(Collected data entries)
□ □ □ □ □ □ □

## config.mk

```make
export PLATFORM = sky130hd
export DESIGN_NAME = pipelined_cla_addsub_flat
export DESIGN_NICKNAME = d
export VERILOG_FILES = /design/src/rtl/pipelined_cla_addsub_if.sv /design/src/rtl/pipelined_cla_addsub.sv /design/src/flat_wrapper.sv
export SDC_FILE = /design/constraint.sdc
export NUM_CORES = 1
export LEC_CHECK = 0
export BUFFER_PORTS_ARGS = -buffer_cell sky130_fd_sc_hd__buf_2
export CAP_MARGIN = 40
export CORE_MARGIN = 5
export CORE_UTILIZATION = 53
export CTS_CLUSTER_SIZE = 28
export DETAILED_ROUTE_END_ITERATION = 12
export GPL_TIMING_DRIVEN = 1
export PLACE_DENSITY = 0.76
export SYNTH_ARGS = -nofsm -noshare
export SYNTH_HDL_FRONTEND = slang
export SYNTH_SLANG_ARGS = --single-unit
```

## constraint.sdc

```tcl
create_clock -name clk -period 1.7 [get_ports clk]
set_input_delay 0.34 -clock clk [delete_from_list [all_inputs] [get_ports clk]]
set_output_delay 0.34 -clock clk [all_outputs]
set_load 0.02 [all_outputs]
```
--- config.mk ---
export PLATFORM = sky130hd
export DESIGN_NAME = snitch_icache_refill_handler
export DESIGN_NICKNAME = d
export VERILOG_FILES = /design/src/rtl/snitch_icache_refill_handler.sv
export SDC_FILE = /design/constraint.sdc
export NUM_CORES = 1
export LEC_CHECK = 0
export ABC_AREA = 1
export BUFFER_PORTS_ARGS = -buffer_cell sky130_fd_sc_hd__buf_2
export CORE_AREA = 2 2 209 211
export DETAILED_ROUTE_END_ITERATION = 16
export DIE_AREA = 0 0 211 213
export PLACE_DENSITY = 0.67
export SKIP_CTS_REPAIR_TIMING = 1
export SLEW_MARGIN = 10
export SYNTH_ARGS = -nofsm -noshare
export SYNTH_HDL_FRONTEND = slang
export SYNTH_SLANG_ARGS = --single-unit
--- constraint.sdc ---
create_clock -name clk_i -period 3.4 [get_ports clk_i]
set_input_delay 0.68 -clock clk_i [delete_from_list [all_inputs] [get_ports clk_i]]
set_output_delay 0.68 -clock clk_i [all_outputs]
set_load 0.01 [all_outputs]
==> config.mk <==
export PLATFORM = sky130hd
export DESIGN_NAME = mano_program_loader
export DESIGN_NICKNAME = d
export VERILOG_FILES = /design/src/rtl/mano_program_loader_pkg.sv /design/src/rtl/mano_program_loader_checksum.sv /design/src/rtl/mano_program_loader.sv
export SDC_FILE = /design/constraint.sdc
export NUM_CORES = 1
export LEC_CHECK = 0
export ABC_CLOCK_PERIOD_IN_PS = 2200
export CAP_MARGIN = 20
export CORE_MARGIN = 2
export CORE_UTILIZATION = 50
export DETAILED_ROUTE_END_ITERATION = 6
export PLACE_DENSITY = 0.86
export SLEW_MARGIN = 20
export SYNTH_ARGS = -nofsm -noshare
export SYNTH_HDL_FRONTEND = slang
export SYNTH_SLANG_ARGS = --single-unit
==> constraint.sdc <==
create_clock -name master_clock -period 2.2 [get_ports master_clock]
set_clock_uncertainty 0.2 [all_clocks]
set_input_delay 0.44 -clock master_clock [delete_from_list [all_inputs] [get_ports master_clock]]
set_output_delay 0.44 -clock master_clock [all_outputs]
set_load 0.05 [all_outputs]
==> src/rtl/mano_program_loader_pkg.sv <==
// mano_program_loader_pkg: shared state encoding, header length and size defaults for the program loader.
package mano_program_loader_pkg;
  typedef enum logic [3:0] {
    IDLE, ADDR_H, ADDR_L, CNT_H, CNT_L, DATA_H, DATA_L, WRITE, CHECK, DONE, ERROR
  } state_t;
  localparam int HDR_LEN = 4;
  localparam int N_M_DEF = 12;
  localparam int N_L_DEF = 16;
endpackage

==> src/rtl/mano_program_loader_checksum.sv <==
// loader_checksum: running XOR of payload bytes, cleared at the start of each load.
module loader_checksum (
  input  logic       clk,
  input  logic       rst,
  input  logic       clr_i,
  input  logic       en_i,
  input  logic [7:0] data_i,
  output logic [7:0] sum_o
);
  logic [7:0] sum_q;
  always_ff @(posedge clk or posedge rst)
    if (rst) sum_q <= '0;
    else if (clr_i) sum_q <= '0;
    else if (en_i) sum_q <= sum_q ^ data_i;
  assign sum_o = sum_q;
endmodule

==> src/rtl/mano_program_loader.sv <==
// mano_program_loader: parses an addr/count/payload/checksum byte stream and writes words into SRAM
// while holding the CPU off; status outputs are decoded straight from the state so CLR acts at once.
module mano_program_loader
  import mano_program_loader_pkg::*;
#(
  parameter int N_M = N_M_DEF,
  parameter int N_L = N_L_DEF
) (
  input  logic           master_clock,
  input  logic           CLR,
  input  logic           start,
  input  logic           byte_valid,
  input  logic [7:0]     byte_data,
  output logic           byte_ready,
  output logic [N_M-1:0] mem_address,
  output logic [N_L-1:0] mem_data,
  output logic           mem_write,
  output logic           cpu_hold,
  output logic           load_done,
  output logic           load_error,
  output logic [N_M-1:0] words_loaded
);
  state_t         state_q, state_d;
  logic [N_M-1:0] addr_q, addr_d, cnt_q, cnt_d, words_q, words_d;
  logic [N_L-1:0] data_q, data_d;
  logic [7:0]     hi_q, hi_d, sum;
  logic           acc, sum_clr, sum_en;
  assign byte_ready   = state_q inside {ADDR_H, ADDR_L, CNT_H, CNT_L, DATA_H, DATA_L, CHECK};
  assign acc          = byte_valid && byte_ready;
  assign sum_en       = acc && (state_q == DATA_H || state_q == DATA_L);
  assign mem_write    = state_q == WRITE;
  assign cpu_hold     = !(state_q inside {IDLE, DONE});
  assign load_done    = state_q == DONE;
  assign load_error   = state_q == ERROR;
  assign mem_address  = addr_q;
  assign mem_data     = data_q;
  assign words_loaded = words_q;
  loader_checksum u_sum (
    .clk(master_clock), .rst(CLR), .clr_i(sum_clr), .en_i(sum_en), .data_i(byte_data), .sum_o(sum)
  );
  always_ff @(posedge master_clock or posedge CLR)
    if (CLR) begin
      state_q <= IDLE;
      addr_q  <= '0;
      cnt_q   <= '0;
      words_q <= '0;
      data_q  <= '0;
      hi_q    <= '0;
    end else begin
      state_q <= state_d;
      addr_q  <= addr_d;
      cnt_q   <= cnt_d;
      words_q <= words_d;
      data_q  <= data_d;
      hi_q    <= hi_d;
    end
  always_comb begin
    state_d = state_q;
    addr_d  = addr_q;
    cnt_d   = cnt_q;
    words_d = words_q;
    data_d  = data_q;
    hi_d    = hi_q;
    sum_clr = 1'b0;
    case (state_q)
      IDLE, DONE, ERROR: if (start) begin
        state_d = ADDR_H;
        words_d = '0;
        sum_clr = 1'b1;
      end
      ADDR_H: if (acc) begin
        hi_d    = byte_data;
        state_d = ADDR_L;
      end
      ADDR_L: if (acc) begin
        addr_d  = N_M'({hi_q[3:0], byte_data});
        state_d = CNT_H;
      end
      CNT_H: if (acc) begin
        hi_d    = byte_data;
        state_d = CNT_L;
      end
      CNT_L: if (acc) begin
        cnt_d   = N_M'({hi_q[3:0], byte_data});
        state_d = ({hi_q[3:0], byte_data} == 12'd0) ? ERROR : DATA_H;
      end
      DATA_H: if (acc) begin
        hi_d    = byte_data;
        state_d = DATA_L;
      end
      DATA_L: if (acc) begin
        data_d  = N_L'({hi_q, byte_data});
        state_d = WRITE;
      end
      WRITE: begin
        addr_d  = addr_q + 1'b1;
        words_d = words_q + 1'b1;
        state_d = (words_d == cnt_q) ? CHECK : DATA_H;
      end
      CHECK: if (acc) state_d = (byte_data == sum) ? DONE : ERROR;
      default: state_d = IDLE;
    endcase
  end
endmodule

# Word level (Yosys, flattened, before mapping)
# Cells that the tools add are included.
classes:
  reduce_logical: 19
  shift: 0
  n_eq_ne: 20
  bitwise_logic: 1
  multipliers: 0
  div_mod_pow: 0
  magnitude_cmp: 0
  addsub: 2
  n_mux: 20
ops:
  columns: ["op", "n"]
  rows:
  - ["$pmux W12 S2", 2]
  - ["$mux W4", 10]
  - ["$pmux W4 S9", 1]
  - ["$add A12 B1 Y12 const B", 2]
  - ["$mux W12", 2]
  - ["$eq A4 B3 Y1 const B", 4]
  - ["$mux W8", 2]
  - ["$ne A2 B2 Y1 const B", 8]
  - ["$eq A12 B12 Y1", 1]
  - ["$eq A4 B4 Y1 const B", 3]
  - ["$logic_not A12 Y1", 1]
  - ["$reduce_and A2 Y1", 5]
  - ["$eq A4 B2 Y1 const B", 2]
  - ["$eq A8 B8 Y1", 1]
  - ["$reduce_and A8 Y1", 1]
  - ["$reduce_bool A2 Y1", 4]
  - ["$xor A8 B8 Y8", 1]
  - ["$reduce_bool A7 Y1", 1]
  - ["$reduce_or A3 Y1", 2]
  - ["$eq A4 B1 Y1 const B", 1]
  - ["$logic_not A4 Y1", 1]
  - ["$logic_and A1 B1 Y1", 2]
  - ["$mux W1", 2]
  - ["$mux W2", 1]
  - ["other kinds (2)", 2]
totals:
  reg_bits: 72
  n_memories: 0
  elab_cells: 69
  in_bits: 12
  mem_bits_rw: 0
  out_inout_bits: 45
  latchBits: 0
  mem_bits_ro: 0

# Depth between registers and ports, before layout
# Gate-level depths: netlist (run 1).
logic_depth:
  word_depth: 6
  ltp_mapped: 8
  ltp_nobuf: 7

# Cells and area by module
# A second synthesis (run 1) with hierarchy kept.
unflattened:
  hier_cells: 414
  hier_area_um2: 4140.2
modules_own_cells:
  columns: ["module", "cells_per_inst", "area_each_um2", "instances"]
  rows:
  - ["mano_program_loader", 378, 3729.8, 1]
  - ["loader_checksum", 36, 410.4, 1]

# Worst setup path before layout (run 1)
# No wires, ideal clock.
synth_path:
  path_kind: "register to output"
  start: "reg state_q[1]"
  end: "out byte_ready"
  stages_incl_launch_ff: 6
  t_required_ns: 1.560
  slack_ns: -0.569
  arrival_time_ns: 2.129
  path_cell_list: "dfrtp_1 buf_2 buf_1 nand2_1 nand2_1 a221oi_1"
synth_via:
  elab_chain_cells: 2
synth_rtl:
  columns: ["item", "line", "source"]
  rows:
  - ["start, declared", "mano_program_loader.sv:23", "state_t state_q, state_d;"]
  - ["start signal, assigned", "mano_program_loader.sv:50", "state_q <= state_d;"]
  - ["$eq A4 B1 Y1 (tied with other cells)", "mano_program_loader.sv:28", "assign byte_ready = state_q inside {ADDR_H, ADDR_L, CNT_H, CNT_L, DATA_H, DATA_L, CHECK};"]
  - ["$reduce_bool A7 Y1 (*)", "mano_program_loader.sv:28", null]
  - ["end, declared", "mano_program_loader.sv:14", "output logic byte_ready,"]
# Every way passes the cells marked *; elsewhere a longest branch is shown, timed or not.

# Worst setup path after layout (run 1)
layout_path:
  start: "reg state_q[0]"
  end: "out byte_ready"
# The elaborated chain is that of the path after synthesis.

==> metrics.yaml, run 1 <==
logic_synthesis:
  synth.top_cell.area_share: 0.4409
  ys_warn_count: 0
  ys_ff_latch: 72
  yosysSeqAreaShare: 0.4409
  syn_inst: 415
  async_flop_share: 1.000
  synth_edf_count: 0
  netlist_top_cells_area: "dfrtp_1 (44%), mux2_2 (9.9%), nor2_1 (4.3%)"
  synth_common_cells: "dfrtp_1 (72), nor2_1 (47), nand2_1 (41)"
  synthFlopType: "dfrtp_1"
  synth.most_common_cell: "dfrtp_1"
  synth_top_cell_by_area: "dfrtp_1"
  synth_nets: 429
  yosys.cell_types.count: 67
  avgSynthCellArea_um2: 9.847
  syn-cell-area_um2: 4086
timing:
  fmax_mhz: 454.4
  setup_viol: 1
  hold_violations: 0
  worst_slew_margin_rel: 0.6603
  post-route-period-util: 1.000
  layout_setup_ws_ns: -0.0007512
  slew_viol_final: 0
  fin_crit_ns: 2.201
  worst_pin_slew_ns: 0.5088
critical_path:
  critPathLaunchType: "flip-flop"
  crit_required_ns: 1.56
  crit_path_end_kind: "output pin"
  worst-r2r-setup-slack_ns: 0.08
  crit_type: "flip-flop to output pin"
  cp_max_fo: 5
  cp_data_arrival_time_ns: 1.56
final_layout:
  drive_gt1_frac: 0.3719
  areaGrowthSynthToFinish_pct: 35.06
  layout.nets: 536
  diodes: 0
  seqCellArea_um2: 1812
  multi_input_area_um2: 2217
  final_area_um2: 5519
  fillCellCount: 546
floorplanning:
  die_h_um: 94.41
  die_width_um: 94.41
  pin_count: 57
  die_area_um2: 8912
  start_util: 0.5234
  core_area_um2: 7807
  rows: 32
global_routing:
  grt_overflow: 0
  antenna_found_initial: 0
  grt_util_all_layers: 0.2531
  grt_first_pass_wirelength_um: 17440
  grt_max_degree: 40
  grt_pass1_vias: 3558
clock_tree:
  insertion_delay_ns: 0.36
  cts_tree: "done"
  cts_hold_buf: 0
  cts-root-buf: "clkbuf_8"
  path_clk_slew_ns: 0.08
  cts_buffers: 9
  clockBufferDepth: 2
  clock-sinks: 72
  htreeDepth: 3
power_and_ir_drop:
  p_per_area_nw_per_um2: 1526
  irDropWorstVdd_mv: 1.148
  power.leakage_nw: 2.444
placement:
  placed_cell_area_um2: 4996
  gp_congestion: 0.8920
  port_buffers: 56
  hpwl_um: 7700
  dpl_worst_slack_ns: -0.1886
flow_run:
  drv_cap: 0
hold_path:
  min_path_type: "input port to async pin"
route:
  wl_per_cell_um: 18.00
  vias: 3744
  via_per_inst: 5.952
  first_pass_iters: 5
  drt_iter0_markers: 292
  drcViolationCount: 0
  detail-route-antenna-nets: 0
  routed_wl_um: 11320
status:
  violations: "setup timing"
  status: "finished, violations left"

□ □ □ □ □ □ □

* WHAT IS EXPECTED *
Output the lines above exactly, but only those between the line holding "layout_setup_ws_ns: -0.0007512" and the line holding "worst-r2r-setup-slack_ns: 0.08", inclusive.

* EXERCISE RESULT *
  layout_setup_ws_ns: -0.0007512
  slew_viol_final: 0
  fin_crit_ns: 2.201
  worst_pin_slew_ns: 0.5088
critical_path:
  critPathLaunchType: "flip-flop"
  crit_required_ns: 1.56
  crit_path_end_kind: "output pin"
  worst-r2r-setup-slack_ns: 0.08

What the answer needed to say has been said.